These are exciting times for land use planning.
While that may be the first time “exciting” and “land use planning” have shared a sentence, the creators of the Rocky Mountain Land Use Institute’s 20th annual conference can make that case. As the nation emerges from financial crisis, as markets coil to rebound from recession, and as optimism and hope for growth build, these are indeed exciting times for land use planning.
This year’s conference, which is March 3–4 at DU’s Sturm College of Law, is dubbed “The Next West: Livelihoods and the Future of the Rocky Mountain Region.”

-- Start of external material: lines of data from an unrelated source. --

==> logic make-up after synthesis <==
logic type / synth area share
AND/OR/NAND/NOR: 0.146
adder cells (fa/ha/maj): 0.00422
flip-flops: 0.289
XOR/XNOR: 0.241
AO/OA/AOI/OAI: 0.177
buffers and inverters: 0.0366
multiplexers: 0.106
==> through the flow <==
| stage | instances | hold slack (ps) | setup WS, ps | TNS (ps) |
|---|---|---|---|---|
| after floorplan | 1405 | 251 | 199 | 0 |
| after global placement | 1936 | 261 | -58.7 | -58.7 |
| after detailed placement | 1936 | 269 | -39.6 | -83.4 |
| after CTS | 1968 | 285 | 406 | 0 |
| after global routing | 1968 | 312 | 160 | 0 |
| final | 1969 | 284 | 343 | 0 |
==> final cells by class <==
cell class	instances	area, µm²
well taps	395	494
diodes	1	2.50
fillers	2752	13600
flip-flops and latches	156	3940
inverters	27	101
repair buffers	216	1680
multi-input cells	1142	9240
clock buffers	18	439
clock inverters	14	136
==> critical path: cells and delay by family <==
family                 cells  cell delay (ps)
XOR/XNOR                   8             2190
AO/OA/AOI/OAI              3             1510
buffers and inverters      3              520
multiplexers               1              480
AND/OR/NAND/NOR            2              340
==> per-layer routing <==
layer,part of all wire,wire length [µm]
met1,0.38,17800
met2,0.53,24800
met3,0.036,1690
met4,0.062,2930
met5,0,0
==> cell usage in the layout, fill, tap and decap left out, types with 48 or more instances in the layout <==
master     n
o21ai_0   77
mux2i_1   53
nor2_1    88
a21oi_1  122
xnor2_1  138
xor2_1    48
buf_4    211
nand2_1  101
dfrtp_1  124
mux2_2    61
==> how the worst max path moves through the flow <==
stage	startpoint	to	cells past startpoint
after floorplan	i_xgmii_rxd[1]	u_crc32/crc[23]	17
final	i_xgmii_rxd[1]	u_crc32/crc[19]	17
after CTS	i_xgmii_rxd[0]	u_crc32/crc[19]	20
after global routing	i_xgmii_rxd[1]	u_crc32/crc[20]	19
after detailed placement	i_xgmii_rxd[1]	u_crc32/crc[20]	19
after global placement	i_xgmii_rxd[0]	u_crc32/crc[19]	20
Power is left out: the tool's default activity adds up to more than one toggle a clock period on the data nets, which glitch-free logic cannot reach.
===== src/rtl/uart_baud_tick.sv =====
// Oversample enable generator: one-clk tick every DIV clocks, phase reset by clr_i.
module uart_baud_tick #(
  parameter int DIV = 1
) (
  input  logic clk_i,
  input  logic rst_i,
  input  logic clr_i,
  output logic tick_o
);

  localparam int CW = (DIV > 1) ? $clog2(DIV) : 1;
  localparam logic [CW-1:0] CNT_LAST = CW'(DIV - 1);

  logic [CW-1:0] cnt_q, cnt_d;

  assign tick_o = (cnt_q == CNT_LAST);

  always_comb begin
    cnt_d = cnt_q + 1'b1;
    if (clr_i || tick_o) cnt_d = '0;
  end

  always_ff @(posedge clk_i or posedge rst_i) begin
    if (rst_i) cnt_q <= '0;
    else       cnt_q <= cnt_d;
  end

endmodule


===== src/rtl/uart_rx.sv =====
// Oversampling 8N1 UART receiver, link partner of uart_tx.
// Define UART_RX_PARITY_EN for an even-parity bit after the data and an rx_parity_err output.
module uart_rx
  import uart_pkg::*;
#(
  parameter int CLK_FREQ   = 125000000,
  parameter int BAUD_RATE  = 115200,
  parameter int OVERSAMPLE = OVERSAMPLE_DEF
) (
  input  logic                 clk,
  input  logic                 reset,
  input  logic                 rx,
  output logic [DATA_BITS-1:0] rx_data,
  output logic                 rx_valid,
  output logic                 rx_frame_err,
  output logic                 rx_busy
`ifdef UART_RX_PARITY_EN
  ,
  output logic                 rx_parity_err
`endif
);

  localparam int TICK_DIV = calc_tick_div(CLK_FREQ, BAUD_RATE, OVERSAMPLE);
  localparam int SW       = $clog2(OVERSAMPLE);
  localparam int BW       = $clog2(DATA_BITS);
  localparam logic [SW-1:0] HALF_LAST = SW'(OVERSAMPLE / 2 - 1);
  localparam logic [SW-1:0] FULL_LAST = SW'(OVERSAMPLE - 1);
  localparam logic [BW-1:0] BIT_LAST  = BW'(DATA_BITS - 1);

  logic                 s1_q, s2_q, rxs;
  logic [1:0]           warm_q;
  logic                 seen_hi_q, seen_hi_d;
  rx_state_e            state_q, state_d;
  logic [SW-1:0]        samp_q, samp_d;
  logic [BW-1:0]        bit_q, bit_d;
  logic [DATA_BITS-1:0] shift_q, shift_d;
  logic [DATA_BITS-1:0] data_q, data_d;
  logic                 valid_q, valid_d;
  logic                 ferr_q, ferr_d;
  logic                 busy_q, busy_d;
  logic                 tick, tick_clr;
`ifdef UART_RX_PARITY_EN
  logic                 par_q, par_d;
  logic                 perr_q, perr_d;
`endif

  uart_baud_tick #(.DIV(TICK_DIV)) u_tick (
    .clk_i  (clk),
    .rst_i  (reset),
    .clr_i  (tick_clr),
    .tick_o (tick)
  );

  assign rxs = s2_q;

  // Synchroniser flops reset high, so they hold no real line history until
  // warm_q has seen two clocks; only then may a high level qualify start edges.
  assign seen_hi_d = seen_hi_q | (warm_q[1] & rxs);

  always_comb begin
    state_d  = state_q;
    samp_d   = samp_q;
    bit_d    = bit_q;
    shift_d  = shift_q;
    data_d   = data_q;
    valid_d  = 1'b0;
    ferr_d   = 1'b0;
    tick_clr = 1'b0;
`ifdef UART_RX_PARITY_EN
    par_d    = par_q;
    perr_d   = 1'b0;
`endif
    case (state_q)
      ST_IDLE: begin
        if (seen_hi_q && !rxs) begin
          state_d  = ST_START;
          samp_d   = '0;
          tick_clr = 1'b1;
        end
      end
      ST_START: begin
        if (tick) begin
          if (samp_q == HALF_LAST) begin
            samp_d  = '0;
            bit_d   = '0;
            state_d = rxs ? ST_IDLE : ST_DATA;
          end else begin
            samp_d = samp_q + 1'b1;
          end
        end
      end
      ST_DATA: begin
        if (tick) begin
          if (samp_q == FULL_LAST) begin
            samp_d  = '0;
            shift_d = {rxs, shift_q[DATA_BITS-1:1]};
            if (bit_q == BIT_LAST) begin
`ifdef UART_RX_PARITY_EN
              state_d = ST_PARITY;
`else
              state_d = ST_STOP;
`endif
            end else begin
              bit_d = bit_q + 1'b1;
            end
          end else begin
            samp_d = samp_q + 1'b1;
          end
        end
      end
`ifdef UART_RX_PARITY_EN
      ST_PARITY: begin
        if (tick) begin
          if (samp_q == FULL_LAST) begin
            samp_d  = '0;
            par_d   = rxs;
            state_d = ST_STOP;
          end else begin
            samp_d = samp_q + 1'b1;
          end
        end
      end
`endif
      ST_STOP: begin
        if (tick) begin
          if (samp_q == FULL_LAST) begin
            samp_d = '0;
            if (rxs) begin
              data_d  = shift_q;
              valid_d = 1'b1;
`ifdef UART_RX_PARITY_EN
              perr_d  = ^{shift_q, par_q};
`endif
              state_d = ST_IDLE;
            end else begin
              ferr_d  = 1'b1;
              state_d = ST_BREAK;
            end
          end else begin
            samp_d = samp_q + 1'b1;
          end
        end
      end
      // A held-low line must not be decoded as a stream of 0x00 frames.
      ST_BREAK: begin
        if (rxs) state_d = ST_IDLE;
      end
      default: state_d = ST_IDLE;
    endcase
    busy_d = (state_d != ST_IDLE);
  end

  always_ff @(posedge clk or posedge reset) begin
    if (reset) begin
      s1_q      <= 1'b1;
      s2_q      <= 1'b1;
      warm_q    <= '0;
      seen_hi_q <= 1'b0;
      state_q   <= ST_IDLE;
      samp_q    <= '0;
      bit_q     <= '0;
      shift_q   <= '0;
      data_q    <= '0;
      valid_q   <= 1'b0;
      ferr_q    <= 1'b0;
      busy_q    <= 1'b0;
`ifdef UART_RX_PARITY_EN
      par_q     <= 1'b0;
      perr_q    <= 1'b0;
`endif
    end else begin
      s1_q      <= rx;
      s2_q      <= s1_q;
      warm_q    <= {warm_q[0], 1'b1};
      seen_hi_q <= seen_hi_d;
      state_q   <= state_d;
      samp_q    <= samp_d;
      bit_q     <= bit_d;
      shift_q   <= shift_d;
      data_q    <= data_d;
      valid_q   <= valid_d;
      ferr_q    <= ferr_d;
      busy_q    <= busy_d;
`ifdef UART_RX_PARITY_EN
      par_q     <= par_d;
      perr_q    <= perr_d;
`endif
    end
  end

  assign rx_data      = data_q;
  assign rx_valid     = valid_q;
  assign rx_frame_err = ferr_q;
  assign rx_busy      = busy_q;
`ifdef UART_RX_PARITY_EN
  assign rx_parity_err = perr_q;
`endif

endmodule

===== config.mk =====
export PLATFORM = sky130hd
export DESIGN_NAME = uart_rx
export DESIGN_NICKNAME = d
export VERILOG_FILES = /design/src/rtl/uart_pkg.sv /design/src/rtl/uart_baud_tick.sv /design/src/rtl/uart_rx.sv
export SDC_FILE = /design/constraint.sdc
export NUM_CORES = 1
export LEC_CHECK = 0
export CAP_MARGIN = 20
export CORE_MARGIN = 3
export CORE_UTILIZATION = 25
export CTS_CLUSTER_DIAMETER = 200
export DETAILED_ROUTE_END_ITERATION = 10
export PLACE_DENSITY_LB_ADDON = 0.08
export SLEW_MARGIN = 30
export SYNTH_ARGS = -nofsm -noshare
export SYNTH_HDL_FRONTEND = slang
export SYNTH_SLANG_ARGS = --single-unit

===== constraint.sdc =====
create_clock -name clk -period 2.49 [get_ports clk]
set_clock_uncertainty 0.1 [all_clocks]
set_input_delay 0.249 -clock clk [delete_from_list [all_inputs] [get_ports clk]]
set_output_delay 0.249 -clock clk [all_outputs]
set_load 0.1 [all_outputs]
### src/rtl/mycpu_pkg.sv
`default_nettype none
// ============================================================================
// Module      : mycpu_pkg
// Description : Shared CPU definitions. Holds the datapath widths, the PC-select
//               encoding used by both the control unit and pc_ir, and a
//               helper that extracts the sign-extended branch offset from an
//               instruction word.
// Revision    : 1.0 - initial release
// ============================================================================
package mycpu_pkg;

  localparam int PC_W   = 16;
  localparam int IR_W   = 16;
  localparam int ICNT_W = 32;

  // PC next-state select driven by the control unit.
  typedef enum logic [1:0] {
    PS_HOLD   = 2'b00,
    PS_INC    = 2'b01,
    PS_BRANCH = 2'b10,
    PS_JUMP   = 2'b11
  } pc_sel_t;

  // Branch offset is the 6-bit two's-complement field {ir[8:6], ir[2:0]},
  // sign-extended to PC width (range -32..+31).
  function automatic logic [PC_W-1:0] branch_offset(input logic [IR_W-1:0] ir);
    return {{(PC_W-6){ir[8]}}, ir[8:6], ir[2:0]};
  endfunction

endpackage : mycpu_pkg
`default_nettype wire

### src/rtl/pc_ir.sv
`default_nettype none
// ============================================================================
// Module      : pc_ir
// Description : Program counter, instruction register and fetch counter.
//               PC update, IR load and fetch counting are independent and
//               each takes effect on the next rising clock edge. All outputs
//               come straight from registers.
// Ports       : clk            - clock, rising edge active
//               rst_n          - asynchronous active-low reset
//               ps_in          - PC select (hold / increment / branch / jump)
//               il_in          - instruction load enable
//               imem_data_in   - instruction word at pc_out
//               a_in           - A-bus value, jump target
//               icount_clr_in  - synchronous fetch-counter clear
//               pc_out         - current PC / instruction memory address
//               ir_out         - instruction register
//               ir_valid_out   - an instruction has been loaded since reset
//               icount_out     - fetch count since reset or clear
// Revision    : 1.0 - initial release
// ============================================================================
module pc_ir
  import mycpu_pkg::*;
#(
  parameter logic [PC_W-1:0] RESET_PC = 16'h0000
) (
  input  logic              clk,
  input  logic              rst_n,
  input  logic [1:0]        ps_in,
  input  logic              il_in,
  input  logic [IR_W-1:0]   imem_data_in,
  input  logic [PC_W-1:0]   a_in,
  input  logic              icount_clr_in,
  output logic [PC_W-1:0]   pc_out,
  output logic [IR_W-1:0]   ir_out,
  output logic              ir_valid_out,
  output logic [ICNT_W-1:0] icount_out
);

  pc_sel_t           w_sel;
  logic [PC_W-1:0]   r_pc;
  logic [IR_W-1:0]   r_ir;
  logic              r_ir_valid;
  logic [ICNT_W-1:0] r_icount;

  assign w_sel = pc_sel_t'(ps_in);

  always_ff @(posedge clk or negedge rst_n) begin
    if (!rst_n) begin
      r_pc       <= RESET_PC;
      r_ir       <= '0;
      r_ir_valid <= 1'b0;
      r_icount   <= '0;
    end else begin
      // Branch offset comes from the IR currently held, so a simultaneous
      // instruction load does not affect the branch target this edge.
      unique case (w_sel)
        PS_HOLD:   r_pc <= r_pc;
        PS_INC:    r_pc <= r_pc + 1'b1;
        PS_BRANCH: r_pc <= r_pc + branch_offset(r_ir);
        PS_JUMP:   r_pc <= a_in;
        default:   r_pc <= r_pc;
      endcase

      if (il_in) begin
        r_ir       <= imem_data_in;
        r_ir_valid <= 1'b1;
      end

      // Clear wins over a simultaneous fetch; the counter wraps freely.
      if (icount_clr_in) begin
        r_icount <= '0;
      end else if (il_in) begin
        r_icount <= r_icount + 1'b1;
      end
    end
  end

  assign pc_out       = r_pc;
  assign ir_out       = r_ir;
  assign ir_valid_out = r_ir_valid;
  assign icount_out   = r_icount;

endmodule : pc_ir
`default_nettype wire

William Shutkin, executive director of the institute, says the event offers planners, entrepreneurs, business investors and scholars a platform to look back on two decades of struggle to develop sustainable policies and to look ahead and shape the future of the Rocky Mountain West. Through discussion, crowd sourcing and social media, attendees will even frame the very questions and problems facing the region and set the agenda for future conferences.
“What we’re seeing is the emergence of a new kind of West, the ‘Next West,’” Shutkin says. “This year’s conference theme is what awaits us as we grapple with the recent economic collapse, climate change, population growth and increasing constraints on our natural resources, among other forces.”
The conference’s intentionally wide-ranging program promises a conference that will challenge traditional thinking and encourage new ways of thinking about old problems.
Speakers include James Balog, director and founder of the Extreme Ice Survey; Gary Bridge, senior vice president of Cisco Internet Business Solutions Group and Rick Bass, author of 25 books including Why I Came West.
Individual sessions will confront the realities of a country and economy that has been reshaped in the first decade of the 21st century. Topics include, “Now that we’re Poor: The New Economies of Land Use,” “Sustainability as an Economic Driver in the ‘Next West,” “Affordable Housing and Transit Oriented Development,” and “Putting Sprawl on a Diet.”
One key to understanding the role of land use policy — what Shutkin calls “the neglected stepchild of environmental policy” — is to understand that while government agencies don’t label their work “land use planning,” they guide land use every day through zoning rules, economic incentives and even things as seemingly unrelated as transportation funding. Putting lawyers, planers, policy makers and entrepreneurs together will help direct those seemingly unconnected efforts into a purposeful movement.
“This is a singular opportunity to redefine and rebuild not just the region but the nation,” Shutkin says. “That’s what this year’s conference is about — engaging the tough issues of the day with an eye toward tomorrow’s opportunities for innovation and entrepreneurship in the way we use our land and natural resources and the way we develop our communities and economies.”
The full two-day program — which also includes sessions on rail transit, water use, conservation and the role of government policy in shaping development — is at the Rocky Mountain Land Use website.
The event is hosted by the institute, Sturm College and the Lincoln Institute of Land Policy. Sponsors include The Home Depot Foundation; Otten, Johnson, Robinson, Neff & Ragonetti; and many others.
Shutkin says with an anticipated attendance of more than 400 professionals in an array of fields all communicating via social media platforms as well as in formal and informal gatherings, the conference will be an important driver in future policy making.
“From technology and transportation to housing and economic development, the land use playing field is vast and full of exciting opportunities for those willing to chase them,” Shutkin says.